Very impressive results, even more so considering atrociuos memory latency. I took the liberty to compare the results to 4Ghz CFL with tight memory:
http://browser.geekbench.com/v4/cpu/compare/13241660?baseline=13277187
The fact that Ryzen operates so well with latency twice as high is incredible.
Why does this show 8MB for L3 cache when it should be 16 MB per CCX? If it does have the 16 MB of L3 per CCX, that that is huge by itself. A 16-core part would have 64 MB of L3 cache. The highest cache single die Intel Xeon is only 38.5 MB. Even if you add in the L2 caches (Xeon has larger L2 at the moment), the 16-core part would still have more on package cache than Xeon processors costing around $10,000 or more. The dual die Xeon 56 core part gets up to 77 MB L3, but Epyc 2 could have as high as 256MB (16 CCX * 16 MB each).
I haven’t read this whole 120+ page thread, so I don’t know if this has been covered. I don’t expect the raw memory latency to increase that much over Zen 1. The actual average latency may go down significantly due to increased cache size and other improvements. The CCX to CCX (remote L3) latency will probably be much smaller. It will probably not be as low latency or as high of bandwidth as Intel’s L3 mesh network, but the mesh network seems to burn a lot of power unnecessarily, at least for most applications. The cache latency within the CCX is much lower than intel latency, but this requires the OS and applications to take advantage of that.
I expect relatively low latency, even with separate chips for several reason. One is that there is no memory clock on the cpu chiplet. There would be no reason to have any kind of clock boundary. For Zen 1, on die CCX to CCX communication has to go through a 10 or 11 port infinity fabric switch at memory clock. With Zen 2, the cpu chiplet switch will most likely just be a 3 port switch (or something else) that operates at core clock. The average latency improvements along with the CCXs having possibly significantly lower latency between them may make an 8 core single chiplet Ryzen 3000 much better for games. The chiplet to chiplet latency should be much lower also, so comparisons between 16-core ThreadRipper and 16-core Ryzen 3000 will be interesting.
Due to the increased infinty fabric bandwidth, I would expect the on die switch to need to widened to double the width of the first generation. Also, the clock speed of the infinty fabric is much higher, so that will reduce latency between multiple cpu chiplets and memory. The double width paths will be able to transfer a cache line a lot faster. There is also prefetch improvements that will reduce average latency.
I expect that it also has improvements in bandwidth efficiency. Zen 1 appears to have two separate ports for the two memory controller channels. This may not be the case for Zen 2 since the width of the internal switch may have doubled.
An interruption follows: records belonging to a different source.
--- config.mk ---
export PLATFORM = sky130hd
export DESIGN_NAME = mem_arbiter
export DESIGN_NICKNAME = d
export VERILOG_FILES = /design/src/rtl/mem_arbiter.sv
export SDC_FILE = /design/constraint.sdc
export NUM_CORES = 1
export LEC_CHECK = 0
export ABC_CLOCK_PERIOD_IN_PS = 5380
export BUFFER_PORTS_ARGS = -buffer_cell sky130_fd_sc_hd__buf_2
export CELL_PAD_IN_SITES_DETAIL_PLACEMENT = 1
export CELL_PAD_IN_SITES_GLOBAL_PLACEMENT = 1
export CORE_MARGIN = 2
export CORE_UTILIZATION = 39
export DETAILED_ROUTE_END_ITERATION = 8
export PLACE_DENSITY_LB_ADDON = 0.3
export SYNTH_ARGS = -nofsm -noshare
export SYNTH_HDL_FRONTEND = slang
export SYNTH_SLANG_ARGS = --single-unit
--- constraint.sdc ---
create_clock -name clk -period 5.38 [get_ports clk]
set_clock_uncertainty 0.05 [all_clocks]
set_input_delay 0.269 -clock clk [delete_from_list [all_inputs] [get_ports clk]]
set_output_delay 0.269 -clock clk [all_outputs]
set_load 0.1 [all_outputs]
--- src/rtl/mem_arbiter.sv ---
// mem_arbiter: shares one single-ported memory between the instruction-fetch
// port and the load/store port. Round-robin on ties, registered outputs and
// a wait-state watchdog that completes a stuck access with an error.
module mem_arbiter #(
  parameter int AW      = 32,
  parameter int DW      = 32,
  parameter int TIMEOUT = 16
) (
  input  logic          clk,
  input  logic          reset,
  input  logic          i_req,
  input  logic [AW-1:0] i_addr,
  output logic [DW-1:0] i_rdata,
  output logic          i_ack,
  output logic          i_err,
  input  logic          d_req,
  input  logic          d_we,
  input  logic [AW-1:0] d_addr,
  input  logic [DW-1:0] d_wdata,
  output logic [DW-1:0] d_rdata,
  output logic          d_ack,
  output logic          d_err,
  output logic          m_req,
  output logic          m_we,
  output logic [AW-1:0] m_addr,
  output logic [DW-1:0] m_wdata,
  input  logic [DW-1:0] m_rdata,
  input  logic          m_ack,
  output logic          gnt_d
);

  // Wide enough to hold TIMEOUT-1; the expiry check fires before any wrap.
  localparam int CW = (TIMEOUT < 1) ? 1 : $clog2(TIMEOUT + 1);

  typedef enum logic [2:0] {IDLE, BUSY_I, BUSY_D, RESP_I, RESP_D} state_t;

  state_t          state_reg, state_next;
  logic            last_d_reg, last_d_next;
  logic [CW-1:0]   cnt_reg, cnt_next;
  logic            m_req_reg, m_req_next;
  logic            m_we_reg, m_we_next;
  logic [AW-1:0]   m_addr_reg, m_addr_next;
  logic [DW-1:0]   m_wdata_reg, m_wdata_next;
  logic [DW-1:0]   i_rdata_reg, i_rdata_next;
  logic            i_ack_reg, i_ack_next;
  logic            i_err_reg, i_err_next;
  logic [DW-1:0]   d_rdata_reg, d_rdata_next;
  logic            d_ack_reg, d_ack_next;
  logic            d_err_reg, d_err_next;
  logic            gnt_d_reg, gnt_d_next;
  logic            wd_expire;
  logic            grant_d;

  // Watchdog fires on the last allowed wait cycle; an m_ack in that same
  // cycle takes priority in the FSM below.
  assign wd_expire = (TIMEOUT != 0) && (cnt_reg == CW'(TIMEOUT - 1));

  // Data wins in IDLE if it is alone, or if both wait and fetch went last.
  assign grant_d = d_req && (!i_req || !last_d_reg);

  // State and output registers; reset abandons any transfer in flight.
  always_ff @(posedge clk or negedge reset) begin
    if (!reset) begin
      state_reg   <= IDLE;
      last_d_reg  <= 1'b1;
      cnt_reg     <= '0;
      m_req_reg   <= 1'b0;
      m_we_reg    <= 1'b0;
      m_addr_reg  <= '0;
      m_wdata_reg <= '0;
      i_rdata_reg <= '0;
      i_ack_reg   <= 1'b0;
      i_err_reg   <= 1'b0;
      d_rdata_reg <= '0;
      d_ack_reg   <= 1'b0;
      d_err_reg   <= 1'b0;
      gnt_d_reg   <= 1'b0;
    end else begin
      state_reg   <= state_next;
      last_d_reg  <= last_d_next;
      cnt_reg     <= cnt_next;
      m_req_reg   <= m_req_next;
      m_we_reg    <= m_we_next;
      m_addr_reg  <= m_addr_next;
      m_wdata_reg <= m_wdata_next;
      i_rdata_reg <= i_rdata_next;
      i_ack_reg   <= i_ack_next;
      i_err_reg   <= i_err_next;
      d_rdata_reg <= d_rdata_next;
      d_ack_reg   <= d_ack_next;
      d_err_reg   <= d_err_next;
      gnt_d_reg   <= gnt_d_next;
    end
  end

  // Next-state and next-output logic; acks are single-cycle pulses by default.
  always_comb begin
    state_next   = state_reg;
    last_d_next  = last_d_reg;
    cnt_next     = cnt_reg;
    m_req_next   = m_req_reg;
    m_we_next    = m_we_reg;
    m_addr_next  = m_addr_reg;
    m_wdata_next = m_wdata_reg;
    i_rdata_next = i_rdata_reg;
    i_ack_next   = 1'b0;
    i_err_next   = 1'b0;
    d_rdata_next = d_rdata_reg;
    d_ack_next   = 1'b0;
    d_err_next   = 1'b0;
    case (state_reg)
      IDLE: begin
        if (grant_d) begin
          m_addr_next  = d_addr;
          m_we_next    = d_we;
          m_wdata_next = d_wdata;
          m_req_next   = 1'b1;
          cnt_next     = '0;
          last_d_next  = 1'b1;
          state_next   = BUSY_D;
        end else if (i_req) begin
          m_addr_next  = i_addr;
          m_we_next    = 1'b0;
          m_req_next   = 1'b1;
          cnt_next     = '0;
          last_d_next  = 1'b0;
          state_next   = BUSY_I;
        end
      end
      BUSY_I: begin
        if (m_ack) begin
          m_req_next   = 1'b0;
          m_we_next    = 1'b0;
          i_rdata_next = m_rdata;
          i_ack_next   = 1'b1;
          state_next   = RESP_I;
        end else if (wd_expire) begin
          m_req_next   = 1'b0;
          m_we_next    = 1'b0;
          i_rdata_next = '0;
          i_ack_next   = 1'b1;
          i_err_next   = 1'b1;
          state_next   = RESP_I;
        end else begin
          cnt_next = cnt_reg + 1'b1;
        end
      end
      BUSY_D: begin
        if (m_ack) begin
          m_req_next = 1'b0;
          m_we_next  = 1'b0;
          if (!m_we_reg) begin
            d_rdata_next = m_rdata;
          end
          d_ack_next = 1'b1;
          state_next = RESP_D;
        end else if (wd_expire) begin
          m_req_next   = 1'b0;
          m_we_next    = 1'b0;
          d_rdata_next = '0;
          d_ack_next   = 1'b1;
          d_err_next   = 1'b1;
          state_next   = RESP_D;
        end else begin
          cnt_next = cnt_reg + 1'b1;
        end
      end
      RESP_I, RESP_D: begin
        state_next = IDLE;
      end
      default: begin
        state_next = IDLE;
      end
    endcase
    gnt_d_next = (state_next == BUSY_D) || (state_next == RESP_D);
  end

  assign m_req   = m_req_reg;
  assign m_we    = m_we_reg;
  assign m_addr  = m_addr_reg;
  assign m_wdata = m_wdata_reg;
  assign i_rdata = i_rdata_reg;
  assign i_ack   = i_ack_reg;
  assign i_err   = i_err_reg;
  assign d_rdata = d_rdata_reg;
  assign d_ack   = d_ack_reg;
  assign d_err   = d_err_reg;
  assign gnt_d   = gnt_d_reg;

endmodule

---- Word level (Yosys, flattened, before mapping) ----
Index checks and enable logic that the tools add are counted.
storage, ports and cells
  register bits after elaboration ......... 144
  input bits .............................. 134
  output and inout bits ................... 135
  word-level logic and storage cells ...... 75
cells by class
  add/subtract/negate cells ............... 1
  equal/unequal tests ..................... 10
  multiplexer cells ....................... 34
  reductions and logical operators ........ 16
operators with widths
  cell                                                    count
  two-way mux 32 bit                                      6
  two-way mux 5 bit                                       4
  two-way mux 3 bit                                       6
  two-way mux 1 bit                                       14
  one-hot mux 5 bit (2 select lines)                      1
  one-hot mux 3 bit (3 select lines)                      1
  equality test 3 x 2 -> 1 bit (second input constant)    2
  inequality test 2 bit (second input constant)           3
  AND reduction 2 bit                                     3
  AND reduction 3 bit                                     2
  nonzero test 2 bit                                      3
  adder 5 x 1 -> 5 bit (second input constant)            1
  equality test 5 x 4 -> 1 bit (second input constant)    1
  one-hot mux 1 bit (2 select lines)                      2
  AND reduction 4 bit                                     1
  equality test 3 x 1 -> 1 bit (second input constant)    1
  equality test 3 bit (second input constant)             1
  logical NOT 3 bit                                       1
  inequality test 3 x 1 -> 1 bit (second input constant)  1
  inequality test 3 bit (second input constant)           1
  logical NOT 1 bit                                       2
  logical OR 1 bit                                        2
  OR reduction 2 bit                                      1
  logical AND 1 bit                                       1

---- Logic depth before layout (Yosys ltp) ----
  word-level depth ........................ 7
  depth in mapped cells ................... 8
  gate-level depth less buffers ........... 6

---- Worst setup path after synthesis ----
OpenSTA, ideal clock, no wires.
  kind .................................... register to register
  from .................................... register cnt_reg[0]
  to ...................................... register cnt_reg[1]
  library setup time ...................... 144 ps
  arrival ................................. 1832 ps
  data required time ...................... 5186 ps
  slack ................................... 3354 ps
  stages on the path, launching flop included .. 8
  buffers on the path ..................... 1
  clock period less this slack ............ 2026 ps
  path through ............................ dfrtp_1 -> ha_1 -> and3_1 -> ha_1 -> or2_0 -> clkbuf_2 -> a2111oi_2 -> o22ai_1
between the ends
  cells in the longest elaborated chain, start to end .. 4
  elaborated cells between the ends (all ways) .. 7
ends and longest elaborated chain
  what                                RTL line  source
  start, declared                     39        logic [CW-1:0] cnt_reg, cnt_next;
  start signal, assigned              81        cnt_reg <= cnt_next;
  adder 5 x 1 -> 5 bit                145, 165
  two-way mux 5 bit                   137, 157
  two-way mux 5 bit                   131       if (m_ack) begin
  one-hot mux 5 bit (2 select lines)  111       case (state_reg)
Several ways; a longest one is shown, not always the timed one. The select of a mux whose other input is x is not followed.
A chain may end at the register's enable or synchronous reset.

---- Final worst setup path ----
  from .................................... register cnt_reg[0]
  to ...................................... register i_rdata_reg[4], in the netlist i_rdata[4]
between the ends
  cells in the longest elaborated chain, start to end .. 3
ends and longest elaborated chain
  what                           RTL line  source
  equality test 5 x 4 -> 1 bit   56        assign wd_expire = (TIMEOUT != 0) && (cnt_reg == CW'(TIMEOUT - 1));
  nonzero test 2 bit (no line)   n/a
  AND reduction 2 bit (no line)  n/a
  end signal, assigned           86        i_rdata_reg <= i_rdata_next;
  end, declared                  44        logic [DW-1:0] i_rdata_reg, i_rdata_next;
Every way passes these cells.

==> impl_metrics.env <==
export IMPL_fillers=1671
export IMPL_grt_pass1_vias=4847
export IMPL_cts_tree="built"
export IMPL_gp_congestion=0.790
export IMPL_hold_path_cell_count=2
export IMPL_layout_drive_gt1_share_pct=55.6
export IMPL_synth_async_reset_ratio_pct=100
export IMPL_ys_warn_count=0
export IMPL_syn_to_final_growth_pct=34.5
export IMPL_root_buffer="clkbuf_16"
export IMPL_clkSinkCount=144
export IMPL_grt_max_degree=94
export IMPL_die_w_um=129
export IMPL_critPathMaxFanout=18
export IMPL_drc=0
export IMPL_slew_viol_final=0
export IMPL_cp_data_required_time_ns=5.63
export IMPL_cts_resized=0
export IMPL_rsz0062_at_grt="no"
export IMPL_timing_hold_ws_ns=0.0342
export IMPL_post_route_min_period_ns=2.85
export IMPL_final_setup_tns_ns=0
export IMPL_ys_types=41
export IMPL_die_y_um=129
export IMPL_cts_clk_slew_worst_paths_ns=0.06
export IMPL_use_met3_pct=5.74
export IMPL_yosysTopAreaCellShare_pct=58.5
export IMPL_regToRegStartpoint="cnt_reg[0]"
export IMPL_ant_nets=0
export IMPL_yosysMostFrequentCell="dfrtp_1"
export IMPL_syn_area_per_cell_sq_um=13.5
export IMPL_rows=45
export IMPL_grt_use_met1_pct=24.1
export IMPL_gr_total_overflow=0
export IMPL_fin_nets=853
export IMPL_post_cts_buffers=0
export IMPL_endpoint_kind="flip-flop"
export IMPL_synth_area_sq_um=6110
export IMPL_drv_cap=0
export IMPL_timing_fmax_mhz=351
export IMPL_yosysTopAreaCell="dfrtp_1"
export IMPL_cts_buffers=17
export IMPL_syn_num_nets=588
export IMPL_portBuffers=268
export IMPL_ff2ff_setup_slack_ns=2.53
export IMPL_status="finished, final reports clean"
export IMPL_start_util_pct=40.1
export IMPL_routed_wl_um=16500
export IMPL_holdPathEnd="i_rdata[19]"
export IMPL_busiest_layer="met2"
export IMPL_yosysSeqAreaShare_pct=59.0
export IMPL_multiInputGateArea_sq_um=2160
export IMPL_yosys_most_used_dff="dfrtp_1"
export IMPL_grt_first_pass_wirelength_um=25500
export IMPL_worst_pin_slew_ns=0.841
export IMPL_register_area_sq_um=3600
export IMPL_yosys_register_bits=144
export IMPL_dp_hpwl_um=12000
export IMPL_synth_edff_count=0
export IMPL_period_share_pct=53.0
export IMPL_cts_buffer_depth=2
export IMPL_vias_per_cell=4.79
export IMPL_routedWlPerCell_um=17.5
export IMPL_synth_common_cells="dfrtp_1, mux2_2, inv_1, nand2_1, mux2i_1"
export IMPL_drt_pass1_iterations=4
export IMPL_timing_rr_end="i_rdata[4]"
export IMPL_setup_violations=0
export IMPL_coreArea_sq_um=15300
export IMPL_ios=269
export IMPL_postSynthCellCount=452
export IMPL_grt_usage_pct=19.8
export IMPL_hold_viol_final=0
export IMPL_die_area_sq_um=16700
export IMPL_hp_class="in -> reg"
export IMPL_antenna_found_initial=1
export IMPL_relSlewSlack_pct=44.0
export IMPL_worstPathArrival_ns=3.10
export IMPL_drt_iter0_drc=150
export IMPL_worstSetupStartpointType="flip-flop"
export IMPL_cts_htree_levels=4
export IMPL_clk_latency_ns=0.41
export IMPL_min_from="m_rdata[19]"
export IMPL_met2_usage_pct=34.1
export IMPL_ys_top_cells_by_area="dfrtp_1, mux2_2, mux2i_1"
export IMPL_r2r_cells=7
export IMPL_vias=4515
export IMPL_worstSetupPathType="reg -> reg"
==> final cells by class <==
class	count	area share (%)
clock inverters	13	2.56
repair buffers	275	17.1
multi-input cells	240	26.3
inverters	39	1.78
diodes	1	0.0304
flip-flops and latches	144	43.8
clock buffers	19	5.26
well taps	211	3.21
==> metrics by stage <==
step	util (%)	cells	area, sq um	worst slack, ns
final	53.9	942	8230	2.53
after floorplan	-	452	6110	3.35
after detailed placement	49.6	908	7570	2.52
after global routing	53.9	941	8220	2.31
after global placement	49.6	908	7570	2.65
after CTS	53.9	941	8220	2.49
==> critical path, cell delays in order, from the launching register on <==
cell,delay [ns]
dfrtp_1,0.38
ha_1,0.21
and3_1,0.17
ha_1,0.19
or2_0,0.39
nand3_1,0.63
buf_4,0.44
a22o_1,0.26
==> how the worst max path moves through the flow <==
stage | depth (start not counted) | slack [ns] | start | endpoint
detailed placement | 7 | 2.52 | cnt_reg[0] | i_rdata[4]
CTS | 7 | 2.49 | cnt_reg[0] | i_rdata[4]
global route | 7 | 2.31 | cnt_reg[0] | i_rdata[4]
finish | 7 | 2.53 | cnt_reg[0] | i_rdata[4]
floorplan | 7 | 3.35 | cnt_reg[0] | cnt_reg[1]
global placement | 7 | 2.65 | cnt_reg[0] | i_rdata[8]
==> layer usage <==
metal / part of all wire [%] / wire [um] / vias up
met5: 0 / 0 / -
met3: 7.5 / 1240 / 14
li1: - / - / 2101
met4: 1.3 / 212 / 0
met1: 41 / 6780 / 2220
met2: 50 / 8280 / 180
==> cells by family after synthesis <==
group / count (synthesis) / synth area share (%)
multiplexers: 130 / 23.2
XOR/XNOR: 2 / 0.287
AO/OA/AOI/OAI: 51 / 7.02
adder cells (fa/ha/maj): 2 / 0.409
AND/OR/NAND/NOR: 55 / 4.22
buffers and inverters: 68 / 5.87
flip-flops: 144 / 59.0
==> what timing repair did <==
item / CTS / global route
endpoints found under the hold margin: 92 / 0
hold buffers: 1 / 0
setup endpoints to repair: 0 / 0
==> placed cells by master, fill, tap and decap left out, types with 2 or more instances in the layout <==
| cell type | Yosys | final |
|---|---|---|
| buf_2 | 10 | 267 |
| dfrtp_1 | 143 | 143 |
| mux2_2 | 96 | 96 |
| inv_1 | 39 | 39 |
| nand2_1 | 35 | 35 |
| mux2i_1 | 34 | 34 |
| a22o_1 | 32 | 32 |
| clkbuf_16 | 0 | 17 |
| buf_4 | 4 | 6 |
| bufinv_16 | 0 | 5 |
| nand3_1 | 4 | 4 |
| nor3_1 | 3 | 3 |
| nor2_1 | 3 | 3 |
| o21a_1 | 3 | 3 |
| and3_1 | 2 | 2 |
| and4b_1 | 2 | 2 |
| a31oi_1 | 2 | 2 |
| o22ai_1 | 2 | 2 |
| ha_1 | 2 | 2 |
| clkbuf_1 | 4 | 2 |
| clkinv_4 | 0 | 2 |
| clkinv_2 | 0 | 2 |
| clkinvlp_4 | 0 | 2 |
| inv_6 | 0 | 2 |
Power is not shown: default switching activity piles up to over one toggle a cycle in this logic, so the estimate is an artifact.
They may combine the two channels it one port on the switch. What took 2 memory clocks before may only be one now. The switch can be optimized for desktop use since it doesn’t need anywhere near the number of ports as Zen 1 or the Epyc IO die. It may only have 5 or 6 ports on the switch compared to the 10 to 11 on Zen 1. Also, the IFIS do not need to support connection to other cpu chiplets. They can be optimized for IO only.
I kind of expect that a ThreadRipper update will be much later, if at all. There is a good possibility that Zen 2 with 16 cores, much higher memory clocks with better bandwidth utilization, and AVX256 will outperform 16-core ThreadRipper in most cases. The IO differences are not anywhere near as important as people think. There isn’t going to be that many 4.0 cards available right away, and a lot of them just don’t need that much speed. More expensive boards can be made with PCI express switch chips to supply probably as many slots as is really reasonable on an ATX board. The new chipset will have more bandwidth also. The doubled bandwidth of pci express 4.0 should bring it close to current ThreadRipper IO capabilities.
This leaves current ThreadRipper owners without a cpu upgrade for the platform . They may make a new ThreadRipper based on Epyc IO die eventually, but that would be a low priority compared to Rome server processors. Also, it is unclear whether the Epyc IO die would allow good performance in games. It is also unclear whether they would have that many defective IO die to make it reasonable to use in ThreadRipper. They do not want to be wasting fully functional Epyc IO die on ThreadRipper. Those needing workstation performance may need to go with Epyc, but since it may not do well on games, it may not fit as a HEDT processor.